■ Exercise goal: After reading the entries below, report how many lines have the string "finished" in them, giving the number alone.

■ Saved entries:

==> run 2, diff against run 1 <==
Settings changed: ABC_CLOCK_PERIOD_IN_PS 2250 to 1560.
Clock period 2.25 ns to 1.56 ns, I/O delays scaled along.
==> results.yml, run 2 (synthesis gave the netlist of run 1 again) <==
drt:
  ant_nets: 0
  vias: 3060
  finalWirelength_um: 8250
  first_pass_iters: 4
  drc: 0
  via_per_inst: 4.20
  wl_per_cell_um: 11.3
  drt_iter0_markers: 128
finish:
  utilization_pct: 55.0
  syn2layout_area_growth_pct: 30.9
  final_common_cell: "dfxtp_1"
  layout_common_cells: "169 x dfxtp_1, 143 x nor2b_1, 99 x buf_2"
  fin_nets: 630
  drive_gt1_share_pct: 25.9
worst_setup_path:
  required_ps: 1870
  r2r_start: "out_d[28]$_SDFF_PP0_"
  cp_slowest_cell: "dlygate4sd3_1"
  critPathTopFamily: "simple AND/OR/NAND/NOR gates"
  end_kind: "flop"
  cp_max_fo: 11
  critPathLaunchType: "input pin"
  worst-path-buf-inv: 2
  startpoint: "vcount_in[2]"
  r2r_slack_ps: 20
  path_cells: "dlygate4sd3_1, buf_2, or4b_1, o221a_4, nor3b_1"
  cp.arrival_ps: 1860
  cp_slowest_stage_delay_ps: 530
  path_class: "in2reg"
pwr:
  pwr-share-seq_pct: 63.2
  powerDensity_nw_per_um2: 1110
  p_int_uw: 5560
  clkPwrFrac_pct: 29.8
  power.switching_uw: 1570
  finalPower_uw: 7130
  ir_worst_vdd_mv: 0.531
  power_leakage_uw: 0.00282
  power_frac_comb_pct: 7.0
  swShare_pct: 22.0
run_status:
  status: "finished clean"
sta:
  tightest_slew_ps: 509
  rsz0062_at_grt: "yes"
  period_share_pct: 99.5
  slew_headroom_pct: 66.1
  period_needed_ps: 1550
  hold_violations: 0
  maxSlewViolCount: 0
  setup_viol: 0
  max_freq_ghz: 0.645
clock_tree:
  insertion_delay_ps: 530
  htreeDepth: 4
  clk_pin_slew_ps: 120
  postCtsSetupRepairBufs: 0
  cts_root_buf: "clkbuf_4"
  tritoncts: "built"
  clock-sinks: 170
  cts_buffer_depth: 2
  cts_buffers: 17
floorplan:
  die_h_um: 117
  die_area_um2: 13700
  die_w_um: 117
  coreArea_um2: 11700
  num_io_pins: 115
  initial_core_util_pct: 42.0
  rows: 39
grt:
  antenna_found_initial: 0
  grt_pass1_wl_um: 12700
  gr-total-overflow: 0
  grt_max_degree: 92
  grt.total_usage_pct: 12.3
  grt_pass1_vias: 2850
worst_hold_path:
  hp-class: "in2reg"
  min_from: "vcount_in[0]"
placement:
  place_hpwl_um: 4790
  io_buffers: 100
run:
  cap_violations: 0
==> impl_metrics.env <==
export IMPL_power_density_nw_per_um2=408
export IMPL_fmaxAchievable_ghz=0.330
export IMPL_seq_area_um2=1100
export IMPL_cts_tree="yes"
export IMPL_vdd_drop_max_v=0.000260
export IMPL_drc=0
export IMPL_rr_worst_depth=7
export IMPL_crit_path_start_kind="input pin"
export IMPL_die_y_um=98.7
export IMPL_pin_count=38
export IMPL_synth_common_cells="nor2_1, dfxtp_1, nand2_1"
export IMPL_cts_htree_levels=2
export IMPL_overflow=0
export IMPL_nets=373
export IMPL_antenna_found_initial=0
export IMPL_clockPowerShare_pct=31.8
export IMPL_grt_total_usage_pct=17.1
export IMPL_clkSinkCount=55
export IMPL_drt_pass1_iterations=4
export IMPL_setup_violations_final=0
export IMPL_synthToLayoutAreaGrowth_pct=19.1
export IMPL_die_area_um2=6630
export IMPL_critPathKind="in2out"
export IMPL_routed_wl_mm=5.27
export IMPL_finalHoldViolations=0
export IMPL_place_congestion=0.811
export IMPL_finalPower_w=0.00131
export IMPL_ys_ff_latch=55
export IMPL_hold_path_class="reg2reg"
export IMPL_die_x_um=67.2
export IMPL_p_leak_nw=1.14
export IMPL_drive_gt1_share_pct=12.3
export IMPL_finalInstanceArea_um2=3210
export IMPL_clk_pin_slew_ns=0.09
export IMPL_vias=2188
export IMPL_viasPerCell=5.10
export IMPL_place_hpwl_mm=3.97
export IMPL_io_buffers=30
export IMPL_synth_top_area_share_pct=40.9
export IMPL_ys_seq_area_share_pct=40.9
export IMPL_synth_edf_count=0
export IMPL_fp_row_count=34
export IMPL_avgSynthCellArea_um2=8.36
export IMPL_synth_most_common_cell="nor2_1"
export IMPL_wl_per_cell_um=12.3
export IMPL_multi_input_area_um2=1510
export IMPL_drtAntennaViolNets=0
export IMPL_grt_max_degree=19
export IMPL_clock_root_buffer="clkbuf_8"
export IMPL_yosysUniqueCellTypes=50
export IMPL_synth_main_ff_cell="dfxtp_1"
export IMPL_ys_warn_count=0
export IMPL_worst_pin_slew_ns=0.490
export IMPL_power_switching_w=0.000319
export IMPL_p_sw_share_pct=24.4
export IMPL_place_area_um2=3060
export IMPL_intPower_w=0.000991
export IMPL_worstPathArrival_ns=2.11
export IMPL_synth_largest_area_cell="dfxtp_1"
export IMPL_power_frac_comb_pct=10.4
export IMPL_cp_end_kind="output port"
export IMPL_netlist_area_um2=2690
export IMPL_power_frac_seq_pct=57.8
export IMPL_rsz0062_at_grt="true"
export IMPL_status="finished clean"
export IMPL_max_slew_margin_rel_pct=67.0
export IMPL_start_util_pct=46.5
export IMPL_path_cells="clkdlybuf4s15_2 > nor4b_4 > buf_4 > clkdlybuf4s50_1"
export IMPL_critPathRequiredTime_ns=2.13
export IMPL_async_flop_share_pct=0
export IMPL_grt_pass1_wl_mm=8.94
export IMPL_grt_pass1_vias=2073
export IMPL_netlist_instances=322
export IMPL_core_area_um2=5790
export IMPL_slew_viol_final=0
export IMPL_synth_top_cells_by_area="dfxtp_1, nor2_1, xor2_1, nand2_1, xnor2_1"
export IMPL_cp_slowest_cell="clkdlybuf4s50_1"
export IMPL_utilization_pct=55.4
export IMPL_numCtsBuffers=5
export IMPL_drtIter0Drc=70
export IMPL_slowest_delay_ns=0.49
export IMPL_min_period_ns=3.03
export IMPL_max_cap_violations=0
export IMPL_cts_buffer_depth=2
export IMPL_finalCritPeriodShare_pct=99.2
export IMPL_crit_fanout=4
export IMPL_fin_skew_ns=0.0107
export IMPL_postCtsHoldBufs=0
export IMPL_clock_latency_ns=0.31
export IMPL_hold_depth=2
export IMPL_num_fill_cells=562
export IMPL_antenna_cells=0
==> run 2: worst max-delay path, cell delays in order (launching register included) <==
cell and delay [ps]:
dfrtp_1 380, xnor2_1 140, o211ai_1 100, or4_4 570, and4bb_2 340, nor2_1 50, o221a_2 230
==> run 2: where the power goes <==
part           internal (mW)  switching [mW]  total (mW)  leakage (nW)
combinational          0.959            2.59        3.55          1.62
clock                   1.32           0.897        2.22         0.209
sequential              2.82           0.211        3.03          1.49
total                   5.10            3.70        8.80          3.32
File: src/rtl/mc_port_pkg.sv
// Shared MC command codes, flush FSM states and request/response field bundles
// for the per-port MC adapter.
package mc_port_pkg;

  localparam logic [2:0] MC_CMD_RD  = 3'd1;
  localparam logic [2:0] MC_CMD_WR  = 3'd2;
  localparam logic [2:0] RS_RD_DATA = 3'd2;
  localparam logic [2:0] RS_WR_CMP  = 3'd3;

  typedef enum logic [1:0] {FL_IDLE, FL_DRAIN, FL_ISSUE, FL_WAIT} flush_state_e;

  typedef struct packed {
    logic [2:0]  cmd;
    logic [3:0]  scmd;
    logic [1:0]  size;
    logic [47:0] vadr;
    logic [63:0] data;
  } mc_rq_hdr_t;

  typedef struct packed {
    logic [2:0]  cmd;
    logic [3:0]  scmd;
    logic [63:0] data;
  } mc_rs_hdr_t;

  // Only read data and write completions retire an outstanding request.
  function automatic logic is_rs_retire(input logic [2:0] cmd);
    return (cmd == RS_RD_DATA) || (cmd == RS_WR_CMP);
  endfunction

endpackage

■ Solution: 2